Just under four days' drive, camping on the way and drinking coffee at the diners like a tattered Steinbeck novel. He and I, our nightly allotments of writing: we sit with a moth-beaten lamp and fill our pages. A trip of states is nothing without a record of our writings, a record of our physical entwining. A trip of states seems nothing without his chest under my elbows.
The night before, in cold summer breeze flowing from the ocean, we drank wine and he kissed me in the open air from the top of my feet to the inside of my thighs. And there he fell asleep, rough beard against my smoothest skin.
We write separate and when we need advice we switch our papers.
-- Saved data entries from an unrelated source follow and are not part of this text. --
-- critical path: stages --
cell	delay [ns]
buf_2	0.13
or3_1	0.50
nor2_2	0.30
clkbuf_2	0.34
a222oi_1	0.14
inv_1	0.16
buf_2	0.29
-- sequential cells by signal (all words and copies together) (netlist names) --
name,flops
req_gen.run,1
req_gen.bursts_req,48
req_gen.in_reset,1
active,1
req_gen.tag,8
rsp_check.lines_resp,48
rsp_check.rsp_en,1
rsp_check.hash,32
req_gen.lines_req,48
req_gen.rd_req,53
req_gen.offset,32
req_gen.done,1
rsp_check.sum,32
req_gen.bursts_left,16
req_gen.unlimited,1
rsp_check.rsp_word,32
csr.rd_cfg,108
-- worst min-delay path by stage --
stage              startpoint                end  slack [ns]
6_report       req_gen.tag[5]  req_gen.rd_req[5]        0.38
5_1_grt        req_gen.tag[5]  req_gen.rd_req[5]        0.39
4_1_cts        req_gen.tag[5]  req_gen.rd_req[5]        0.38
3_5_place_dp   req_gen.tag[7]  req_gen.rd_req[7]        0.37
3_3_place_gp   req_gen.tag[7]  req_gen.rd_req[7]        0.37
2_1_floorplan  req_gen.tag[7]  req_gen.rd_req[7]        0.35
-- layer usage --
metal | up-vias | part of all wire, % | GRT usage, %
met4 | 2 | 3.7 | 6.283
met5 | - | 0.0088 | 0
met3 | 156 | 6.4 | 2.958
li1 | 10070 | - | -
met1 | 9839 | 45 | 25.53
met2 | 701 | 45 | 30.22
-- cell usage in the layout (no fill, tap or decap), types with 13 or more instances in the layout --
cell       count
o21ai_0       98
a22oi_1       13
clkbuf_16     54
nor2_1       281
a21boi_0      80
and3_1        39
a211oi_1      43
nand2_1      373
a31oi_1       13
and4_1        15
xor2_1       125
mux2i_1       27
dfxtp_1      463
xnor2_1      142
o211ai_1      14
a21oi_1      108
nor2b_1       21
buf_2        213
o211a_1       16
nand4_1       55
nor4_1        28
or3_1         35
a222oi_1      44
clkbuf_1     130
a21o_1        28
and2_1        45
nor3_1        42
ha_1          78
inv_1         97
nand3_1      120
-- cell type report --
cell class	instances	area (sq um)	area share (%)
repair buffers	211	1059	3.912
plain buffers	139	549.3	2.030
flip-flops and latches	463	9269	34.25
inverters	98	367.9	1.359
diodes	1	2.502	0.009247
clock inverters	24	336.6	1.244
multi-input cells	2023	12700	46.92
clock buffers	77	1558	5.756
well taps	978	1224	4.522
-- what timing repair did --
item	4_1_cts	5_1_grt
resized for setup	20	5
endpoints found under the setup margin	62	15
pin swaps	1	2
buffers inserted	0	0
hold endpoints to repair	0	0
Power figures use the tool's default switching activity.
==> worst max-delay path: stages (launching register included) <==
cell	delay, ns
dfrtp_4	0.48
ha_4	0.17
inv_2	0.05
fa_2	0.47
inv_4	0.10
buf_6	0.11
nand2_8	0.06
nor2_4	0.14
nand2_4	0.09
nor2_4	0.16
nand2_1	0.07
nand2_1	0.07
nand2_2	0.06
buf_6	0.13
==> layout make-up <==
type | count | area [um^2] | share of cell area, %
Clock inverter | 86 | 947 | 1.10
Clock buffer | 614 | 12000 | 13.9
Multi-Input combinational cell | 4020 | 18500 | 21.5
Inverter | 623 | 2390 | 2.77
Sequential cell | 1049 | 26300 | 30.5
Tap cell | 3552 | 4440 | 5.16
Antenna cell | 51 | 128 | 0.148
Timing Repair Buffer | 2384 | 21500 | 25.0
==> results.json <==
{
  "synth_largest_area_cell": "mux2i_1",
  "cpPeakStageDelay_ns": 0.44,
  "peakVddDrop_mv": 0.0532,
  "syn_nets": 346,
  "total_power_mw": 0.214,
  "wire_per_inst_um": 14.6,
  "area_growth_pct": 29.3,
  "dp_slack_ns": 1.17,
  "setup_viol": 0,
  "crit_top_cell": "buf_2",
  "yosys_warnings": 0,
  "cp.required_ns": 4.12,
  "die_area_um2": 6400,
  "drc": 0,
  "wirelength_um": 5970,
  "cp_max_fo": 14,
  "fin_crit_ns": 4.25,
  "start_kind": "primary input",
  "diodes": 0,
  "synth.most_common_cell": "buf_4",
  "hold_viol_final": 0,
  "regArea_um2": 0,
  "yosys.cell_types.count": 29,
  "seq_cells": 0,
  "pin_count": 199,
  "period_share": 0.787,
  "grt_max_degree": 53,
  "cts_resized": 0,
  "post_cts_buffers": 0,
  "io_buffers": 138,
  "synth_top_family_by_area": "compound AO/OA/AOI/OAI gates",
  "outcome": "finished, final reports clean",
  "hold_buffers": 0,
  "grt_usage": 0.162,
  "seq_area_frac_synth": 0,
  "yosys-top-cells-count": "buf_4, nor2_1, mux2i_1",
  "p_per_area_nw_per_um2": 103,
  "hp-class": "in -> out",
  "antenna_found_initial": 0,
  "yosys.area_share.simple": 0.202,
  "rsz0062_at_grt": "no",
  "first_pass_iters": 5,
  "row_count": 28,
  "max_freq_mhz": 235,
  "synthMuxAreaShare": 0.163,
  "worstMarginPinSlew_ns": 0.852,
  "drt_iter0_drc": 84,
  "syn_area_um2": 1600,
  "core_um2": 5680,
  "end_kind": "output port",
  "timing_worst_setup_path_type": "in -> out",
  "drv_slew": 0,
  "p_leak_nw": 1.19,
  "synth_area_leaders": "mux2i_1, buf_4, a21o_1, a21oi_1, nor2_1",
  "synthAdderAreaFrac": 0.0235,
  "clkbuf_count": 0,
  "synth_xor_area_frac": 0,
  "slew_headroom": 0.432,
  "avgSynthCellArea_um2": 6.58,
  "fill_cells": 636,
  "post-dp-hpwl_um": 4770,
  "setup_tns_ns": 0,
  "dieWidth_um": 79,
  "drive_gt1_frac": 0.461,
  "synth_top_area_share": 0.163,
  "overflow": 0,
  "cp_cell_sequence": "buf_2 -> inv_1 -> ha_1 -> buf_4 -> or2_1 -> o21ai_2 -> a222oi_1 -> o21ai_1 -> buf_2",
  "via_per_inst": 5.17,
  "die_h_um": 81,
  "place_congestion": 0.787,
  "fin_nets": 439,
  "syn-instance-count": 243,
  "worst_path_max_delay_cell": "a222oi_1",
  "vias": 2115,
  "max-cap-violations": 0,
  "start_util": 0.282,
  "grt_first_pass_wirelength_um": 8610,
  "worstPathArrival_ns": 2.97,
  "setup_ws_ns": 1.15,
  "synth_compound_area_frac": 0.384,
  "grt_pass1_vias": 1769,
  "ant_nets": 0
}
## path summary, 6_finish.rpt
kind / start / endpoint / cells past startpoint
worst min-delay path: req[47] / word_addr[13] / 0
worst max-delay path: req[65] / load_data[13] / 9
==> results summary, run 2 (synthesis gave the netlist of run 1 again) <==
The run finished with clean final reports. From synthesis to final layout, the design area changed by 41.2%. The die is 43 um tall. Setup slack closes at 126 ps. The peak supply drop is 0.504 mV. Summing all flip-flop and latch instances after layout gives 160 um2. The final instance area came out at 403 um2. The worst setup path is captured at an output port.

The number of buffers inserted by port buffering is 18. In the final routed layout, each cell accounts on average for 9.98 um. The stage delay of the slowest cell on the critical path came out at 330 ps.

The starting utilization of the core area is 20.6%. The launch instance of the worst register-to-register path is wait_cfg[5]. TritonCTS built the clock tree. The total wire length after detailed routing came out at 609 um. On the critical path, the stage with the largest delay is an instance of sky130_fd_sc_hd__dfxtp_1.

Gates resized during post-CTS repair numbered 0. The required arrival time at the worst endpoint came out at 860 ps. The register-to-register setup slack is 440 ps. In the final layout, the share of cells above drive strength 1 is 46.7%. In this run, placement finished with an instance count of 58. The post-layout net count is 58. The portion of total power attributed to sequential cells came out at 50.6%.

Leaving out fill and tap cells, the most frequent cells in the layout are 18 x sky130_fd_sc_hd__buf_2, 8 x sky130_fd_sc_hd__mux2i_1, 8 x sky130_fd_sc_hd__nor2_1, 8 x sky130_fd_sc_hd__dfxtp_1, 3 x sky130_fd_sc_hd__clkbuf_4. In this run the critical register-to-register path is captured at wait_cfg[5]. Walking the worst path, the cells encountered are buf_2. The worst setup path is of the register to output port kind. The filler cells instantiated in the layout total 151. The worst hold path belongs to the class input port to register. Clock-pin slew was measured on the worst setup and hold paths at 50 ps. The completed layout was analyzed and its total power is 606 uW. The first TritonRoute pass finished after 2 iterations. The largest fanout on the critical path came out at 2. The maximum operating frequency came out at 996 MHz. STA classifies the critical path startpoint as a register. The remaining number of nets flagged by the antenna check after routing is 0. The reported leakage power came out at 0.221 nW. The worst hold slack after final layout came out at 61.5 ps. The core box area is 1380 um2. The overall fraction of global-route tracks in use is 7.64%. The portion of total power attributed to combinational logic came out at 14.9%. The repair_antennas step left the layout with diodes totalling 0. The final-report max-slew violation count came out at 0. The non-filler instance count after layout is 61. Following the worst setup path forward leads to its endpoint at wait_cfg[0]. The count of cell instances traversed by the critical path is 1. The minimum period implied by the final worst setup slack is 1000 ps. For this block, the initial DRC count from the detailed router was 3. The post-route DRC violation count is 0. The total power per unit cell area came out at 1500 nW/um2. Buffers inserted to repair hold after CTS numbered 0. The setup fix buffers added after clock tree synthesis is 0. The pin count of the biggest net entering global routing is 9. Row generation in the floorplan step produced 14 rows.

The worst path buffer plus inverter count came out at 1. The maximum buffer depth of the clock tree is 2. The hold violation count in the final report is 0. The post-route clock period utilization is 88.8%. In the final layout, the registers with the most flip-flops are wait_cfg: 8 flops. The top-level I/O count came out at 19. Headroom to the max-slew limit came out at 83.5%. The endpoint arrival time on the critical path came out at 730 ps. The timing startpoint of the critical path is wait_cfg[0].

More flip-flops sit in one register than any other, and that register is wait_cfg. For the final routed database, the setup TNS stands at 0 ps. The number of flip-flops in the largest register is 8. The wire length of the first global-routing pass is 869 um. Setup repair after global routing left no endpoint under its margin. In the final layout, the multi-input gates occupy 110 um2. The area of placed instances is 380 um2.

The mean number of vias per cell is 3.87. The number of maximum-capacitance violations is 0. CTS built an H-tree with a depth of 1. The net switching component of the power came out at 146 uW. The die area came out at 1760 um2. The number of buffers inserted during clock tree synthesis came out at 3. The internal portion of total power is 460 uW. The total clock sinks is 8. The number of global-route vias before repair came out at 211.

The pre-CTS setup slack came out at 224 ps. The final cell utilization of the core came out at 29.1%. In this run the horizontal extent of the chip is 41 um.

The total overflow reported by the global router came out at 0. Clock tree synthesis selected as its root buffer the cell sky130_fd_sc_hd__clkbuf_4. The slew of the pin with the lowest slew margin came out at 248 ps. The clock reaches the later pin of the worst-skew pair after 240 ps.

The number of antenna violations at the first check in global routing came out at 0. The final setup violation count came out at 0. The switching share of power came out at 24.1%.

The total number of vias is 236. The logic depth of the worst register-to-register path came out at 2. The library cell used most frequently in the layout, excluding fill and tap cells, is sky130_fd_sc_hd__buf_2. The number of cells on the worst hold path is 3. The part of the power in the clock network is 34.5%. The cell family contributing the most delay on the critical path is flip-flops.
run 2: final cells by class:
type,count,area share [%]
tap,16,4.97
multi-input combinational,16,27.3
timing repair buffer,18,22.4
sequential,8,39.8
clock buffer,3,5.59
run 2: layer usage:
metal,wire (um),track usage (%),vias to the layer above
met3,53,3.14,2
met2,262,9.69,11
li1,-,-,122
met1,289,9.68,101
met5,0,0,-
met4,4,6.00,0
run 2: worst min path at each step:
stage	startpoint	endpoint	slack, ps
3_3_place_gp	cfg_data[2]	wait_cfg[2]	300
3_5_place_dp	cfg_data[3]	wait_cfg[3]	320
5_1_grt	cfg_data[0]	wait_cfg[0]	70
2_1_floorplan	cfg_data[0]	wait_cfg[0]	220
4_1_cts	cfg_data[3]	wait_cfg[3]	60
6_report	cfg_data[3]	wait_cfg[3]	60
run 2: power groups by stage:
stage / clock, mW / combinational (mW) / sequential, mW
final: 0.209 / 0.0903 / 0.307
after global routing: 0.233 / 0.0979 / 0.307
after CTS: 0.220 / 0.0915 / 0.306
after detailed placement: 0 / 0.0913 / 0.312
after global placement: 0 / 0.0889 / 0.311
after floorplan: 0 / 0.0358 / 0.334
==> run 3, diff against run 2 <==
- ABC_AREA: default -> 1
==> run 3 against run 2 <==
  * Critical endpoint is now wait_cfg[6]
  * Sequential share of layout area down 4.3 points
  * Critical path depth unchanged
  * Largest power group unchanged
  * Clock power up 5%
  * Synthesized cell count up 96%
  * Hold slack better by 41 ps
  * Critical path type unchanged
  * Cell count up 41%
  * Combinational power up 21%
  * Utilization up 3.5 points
[config.mk]
export PLATFORM = sky130hd
export DESIGN_NAME = lsu_fsm
export DESIGN_NICKNAME = d
export VERILOG_FILES = /design/src/source/lsu_pkg.sv /design/src/source/bus_pkg.sv /design/src/source/lsu_fsm.sv
export SDC_FILE = /design/constraint.sdc
export NUM_CORES = 1
export LEC_CHECK = 0
export ABC_CLOCK_PERIOD_IN_PS = 14900
export BUFFER_PORTS_ARGS = -buffer_cell sky130_fd_sc_hd__clkbuf_2
export CORE_AREA = 2 2 134 136
export DETAILED_ROUTE_END_ITERATION = 10
export DIE_AREA = 0 0 136 138
export PLACE_DENSITY_LB_ADDON = 0.3
export SLEW_MARGIN = 20
export SYNTH_ARGS = -nofsm -noshare
export SYNTH_HDL_FRONTEND = slang
export SYNTH_SLANG_ARGS = --single-unit
[constraint.sdc]
create_clock -name clk -period 14.9 [get_ports clk]
set_input_delay 2.98 -clock clk [delete_from_list [all_inputs] [get_ports clk]]
set_output_delay 2.98 -clock clk [all_outputs]
set_load 0.01 [all_outputs]
[src/source/lsu_pkg.sv]
package lsu_pkg;

  // access width of a load or store.
  typedef enum logic [1:0] {
    size_byte = 2'd0,
    size_half = 2'd1,
    size_word = 2'd2
  } access_size_t;

  // one load/store request as issued by the core.
  typedef struct packed {
    logic         write; // 1 = store.
    logic         sext;  // sign-extend narrow loads.
    access_size_t size;
    logic [31:0]  addr;  // byte address.
    logic [31:0]  data;  // store data, low aligned.
  } lsu_req_t;

  // completion seen by the core, all fields valid with done.
  typedef struct packed {
    logic        done;
    logic        error;
    logic [31:0] data;
  } lsu_rsp_t;

endpackage

[src/source/bus_pkg.sv]
package bus_pkg;

  typedef enum logic {
    bus_okay  = 1'b0,
    bus_error = 1'b1
  } bus_resp_t;

  // read address channel, word granular.
  typedef struct packed {
    logic        valid;
    logic [29:0] addr;
  } ar_chan_t;

  // write address channel.
  typedef struct packed {
    logic        valid;
    logic [29:0] addr;
  } aw_chan_t;

  typedef struct packed {
    logic        valid;
    logic [31:0] data;
    logic [3:0]  strb; // one bit per byte lane.
  } w_chan_t;

  typedef struct packed {
    logic        valid;
    bus_resp_t   resp;
    logic [31:0] data;
  } r_chan_t;

  typedef struct packed {
    logic      valid;
    bus_resp_t resp;
  } b_chan_t;

  // slave response delays in cycles.
  typedef struct packed {
    logic [3:0] rd_wait;
    logic [3:0] wr_wait;
  } wait_cfg_t;

endpackage

[src/source/lsu_fsm.sv]
module lsu_fsm import lsu_pkg::*, bus_pkg::*; (
  input  logic        clk,
  input  logic        rst,
  input  logic        req,
  input  lsu_req_t    req_data,
  input  logic        misaligned,
  input  logic [31:0] load_data,
  input  logic        arready,
  input  logic        awready,
  input  logic        wready,
  input  r_chan_t     r,
  input  b_chan_t     b,
  output logic        busy,
  output lsu_req_t    held_req,
  output ar_chan_t    ar,
  output aw_chan_t    aw,
  output w_chan_t     w,
  output logic        rready,
  output logic        bready,
  output lsu_rsp_t    rsp
);

  typedef enum logic [2:0] {
    st_idle,
    st_rd_addr,
    st_rd_data,
    st_wr_addr,
    st_wr_data,
    st_wr_resp,
    st_finish
  } state_t;

  state_t      state;
  logic        ar_valid;
  logic        aw_valid;
  logic        w_valid;
  logic        done_q;
  logic        error_q;
  logic [31:0] data_q;

  assign busy = (state != st_idle);

  // only the handshake comes from here, payload is steered at the top.
  assign ar  = '{valid: ar_valid, addr: '0};
  assign aw  = '{valid: aw_valid, addr: '0};
  assign w   = '{valid: w_valid, data: '0, strb: '0};
  assign rsp = '{done: done_q, error: error_q, data: data_q};

  always_ff @(posedge clk) begin
    if (rst) begin
      state    <= st_idle;
      ar_valid <= 1'b0;
      aw_valid <= 1'b0;
      w_valid  <= 1'b0;
      rready   <= 1'b0;
      bready   <= 1'b0;
      done_q   <= 1'b0;
      error_q  <= 1'b0;
    end else begin
      case (state)
        st_idle: begin
          if (req) begin
            held_req <= req_data;
            state    <= req_data.write ? st_wr_addr : st_rd_addr;
          end
        end
        st_rd_addr: begin
          if (!ar_valid) begin
            // first cycle, alignment of the held request is known now.
            if (misaligned) begin
              done_q  <= 1'b1;
              error_q <= 1'b1;
              data_q  <= '0;
              state   <= st_finish;
            end else begin
              ar_valid <= 1'b1;
            end
          end else if (arready) begin
            ar_valid <= 1'b0;
            rready   <= 1'b1;
            state    <= st_rd_data;
          end
        end
        st_rd_data: begin
          if (r.valid && rready) begin
            rready  <= 1'b0;
            done_q  <= 1'b1;
            error_q <= (r.resp == bus_error);
            data_q  <= load_data;
            state   <= st_finish;
          end
        end
        st_wr_addr: begin
          if (!aw_valid) begin
            if (misaligned) begin
              done_q  <= 1'b1;
              error_q <= 1'b1;
              data_q  <= '0;
              state   <= st_finish;
            end else begin
              aw_valid <= 1'b1;
            end
          end else if (awready) begin
            aw_valid <= 1'b0;
            w_valid  <= 1'b1;
            state    <= st_wr_data;
          end
        end
        st_wr_data: begin
          if (w_valid && wready) begin
            w_valid <= 1'b0;
            bready  <= 1'b1;
            state   <= st_wr_resp;
          end
        end
        st_wr_resp: begin
          if (b.valid && bready) begin
            bready  <= 1'b0;
            done_q  <= 1'b1;
            error_q <= (b.resp == bus_error);
            data_q  <= '0;
            state   <= st_finish;
          end
        end
        default: begin
          done_q  <= 1'b0; // done is a single pulse.
          error_q <= 1'b0;
          state   <= st_idle;
        end
      endcase
    end
  end

endmodule

==> tab_implementation.tex, run 1 <==
\begin{tabular}{lr}
\hline
Metric & Value \\
\hline
\multicolumn{2}{l}{\textbf{Hold path}} \\
\quad Hold Path Origin & done\_q \\
\quad Worst hold path class & reg -> reg \\
\multicolumn{2}{l}{\textbf{Setup path}} \\
\quad Peak fanout along the critical path & 25 \\
\quad Beginning of the worst register-to-register path & state[1] \\
\quad Critical path start-end classification & reg -> out \\
\quad Critical path arrival & 1.58 ns \\
\quad Crit path capture type & primary output \\
\quad Crit. Startpoint & state[1] \\
\quad Required time at the worst-slack endpoint & 11.92 ns \\
\quad Nature of the critical path startpoint & flop \\
\multicolumn{2}{l}{\textbf{Detailed routing}} \\
\quad Initial detailed-routing violation count & 98 \\
\quad Routed Antenna Nets & 0 \\
\quad Final Routed Wirelength & 10600 µm \\
\quad Per-cell routed wire length & around 14 µm \\
\quad Pre-antenna DRT Iters & 4 \\
\quad Post-DR vias/cell & 3.88 \\
\quad Vias after detailed routing & 2989 \\
\quad DR DRC count & 0 \\
\multicolumn{2}{l}{\textbf{Global routing}} \\
\quad Vias in the first global route & 2791 \\
\quad Global-route wire length before repair & 15400 µm \\
\quad Overall Global Routing Usage & a little over a tenth \\
\quad Antenna violations before repair & 0 \\
\quad Grt ovf & 0 \\
\quad Maximum number of pins on one net before global-route repair & 69 \\
\multicolumn{2}{l}{\textbf{Power and ir drop}} \\
\quad Power per cell area & 146 mW/mm² \\
\quad Clock network power share & 28.3\% \\
\quad Net Sw Power & 271 µW \\
\quad Combinational cell fraction of total power & 21.6\% \\
\quad Switch share & between 30\% and 40\% \\
\quad LEAKAGE & between 0.002 and 0.003 µW \\
\quad Internal power summed over all cells & 596 µW \\
\quad Share of power burned in registers & 50.1\% \\
\quad Peak supply drop & 53.2 µV \\
\multicolumn{2}{l}{\textbf{STA}} \\
\quad Worst Slack Setup Final & 10.34 ns \\
\quad Worst max-slew margin expressed relative to the limit & 43.5\% \\
\quad Sum of negative setup slack & 0 ns \\
\quad Final worst clock skew & 0.0106 ns \\
\quad Transition at the pin with the smallest max-transition slack & 0.847 ns \\
\quad Peak clock frequency supported by timing & between 200 and 250 MHz \\
\quad Ratio of final minimum period to clock period & about 30\% \\
\quad Setup repair after global routing missed its margin & false \\
\quad Hold Violations, Final & 0 \\
\quad Minimum clock period after layout & 4.56 ns \\
\quad Final setup violation count & 0 \\
\quad Fin. max-slew vios & 0 \\
\multicolumn{2}{l}{\textbf{Status}} \\
\quad Result of the run & complete, no violations \\
\multicolumn{2}{l}{\textbf{Clocking}} \\
\quad Total clock buffers created by CTS & 9 \\
\quad Post-cts gate resize count & 0 \\
\quad TritonCTS clock tree & yes \\
\quad Clock sink count & 110 \\
\quad Buffer levels on the longest clock path & 2 \\
\quad Clock slew at reported path FFs & 0.08 ns \\
\quad Setup repair bufs after CTS & 0 \\
\quad Cell at the root of the clock tree & sky130\_fd\_sc\_hd\_\_clkbuf\_16 \\
\quad Htree depth & 3 \\
\quad Number of buffers inserted by hold repair at cts & 0 \\
\quad Clock latency at the later pin of the worst-skew pair & 0.36 ns \\
\multicolumn{2}{l}{\textbf{Yosys}} \\
\quad Yosys warning total & 0 \\
\quad Sequential area share after synthesis & between 60\% and 70\% \\
\quad Post-synth top area share & 64.6\% \\
\quad Count of distinct cell types in the synthesized netlist & 42 \\
\quad Synth area leader & sky130\_fd\_sc\_hd\_\_edfxtp\_1 \\
\quad Fraction of synthesis flops using an asynchronous set or reset pin & 0\% \\
\quad Number of enable flip-flop cells after synthesis & 100 \\
\quad Mapped Area & roughly 0.0046 mm² \\
\quad Register bit total from synthesis & 110 \\
\quad Post-synthesis area per instance & 14.5 µm² \\
\quad Top flip-flop cell by instance count after synthesis & sky130\_fd\_sc\_hd\_\_edfxtp\_1 \\
\quad Dominant cells by area after synthesis & sky130\_fd\_sc\_hd\_\_edfxtp\_1 (65\%), sky130\_fd\_sc\_hd\_\_buf\_4 (16\%), sky130\_fd\_sc\_hd\_\_and2\_1 (4.3\%), sky130\_fd\_sc\_hd\_\_dfxtp\_1 (4.3\%), sky130\_fd\_sc\_hd\_\_clkbuf\_1 (0.57\%) \\
\quad Synth Instances & 320 \\
\multicolumn{2}{l}{\textbf{Cells and area}} \\
\quad Non-filler cells, final & slightly below 800 \\
\quad Final cell area excluding filler cells & 0.00592 mm² \\
\quad Layout Nets & 679 \\
\quad Area added between synthesis and finish & 27.4\% \\
\quad Fraction of final layout cells sized beyond drive strength 1 & 45.1\% \\
\quad Diode count & 0 \\
\multicolumn{2}{l}{\textbf{Placed design}} \\
\quad Cell Count Post-Placement & 754 \\
\quad Global placement routability congestion & 0.745 \\
\quad Detailed-placement wirelength estimate & a little over 8000 µm \\
\quad Placed inst area & approximately 0.0056 mm² \\
\quad IO Port Bufs & 218 \\
\quad Pre-CTS WS & 10.06 ns \\
\multicolumn{2}{l}{\textbf{Die}} \\
\quad Site Rows & 49 \\
\quad Total I/O pin count & 347 \\
\quad Core outline area & 0.0175 mm² \\
\quad Starting density of the core & approximately a quarter \\
\quad Die Y & 138 µm \\
\quad Die width & 136 µm \\
\quad Die area & 0.0188 mm² \\
\multicolumn{2}{l}{\textbf{Run}} \\
\quad Max capacitance violation total & 0 \\
\hline
\end{tabular}
$ cat config.mk
export PLATFORM = sky130hd
export DESIGN_NAME = lim_row_decoder
export DESIGN_NICKNAME = d
export VERILOG_FILES = /design/src/verilog/lim_pkg.sv /design/src/verilog/lim_row_decoder.sv
export SDC_FILE = /design/constraint.sdc
export NUM_CORES = 1
export LEC_CHECK = 0
export BUFFER_PORTS_ARGS = -buffer_cell sky130_fd_sc_hd__buf_4
export CAP_MARGIN = 20
export CORE_AREA = 2 2 409 411
export DETAILED_ROUTE_END_ITERATION = 7
export DIE_AREA = 0 0 411 413
export SLEW_MARGIN = 20
export SYNTH_ARGS = -nofsm -noshare
export SYNTH_HDL_FRONTEND = slang
export SYNTH_SLANG_ARGS = --single-unit
$ cat constraint.sdc
create_clock -name vclk -period 7.14
set_input_delay 1.071 -clock vclk [all_inputs]
set_output_delay 1.071 -clock vclk [all_outputs]
set_load 0.005 [all_outputs]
When still we need advice, we lie down on woolen blankets. Our campsite is buggy and we zip ourselves inside the tent. I press my lips against his shoulder-bone and soon afterward, he falls asleep. When I cannot, I return outside to the table and write letters to my grandmother. I write about her burlap dresses as a girl.
In the mid-day bluing shore, we see another sea, one different from our own. We see whales in the Pacific, the concert on its dock. The square room with the bridge and the buildings behind musicians. The warmth of strings mix with warmth of people. We get drowsy; classical music relaxes him. Always he gets drowsy. It is cold out. I have a bottle of wine, hidden. No one has found it, and we drink it.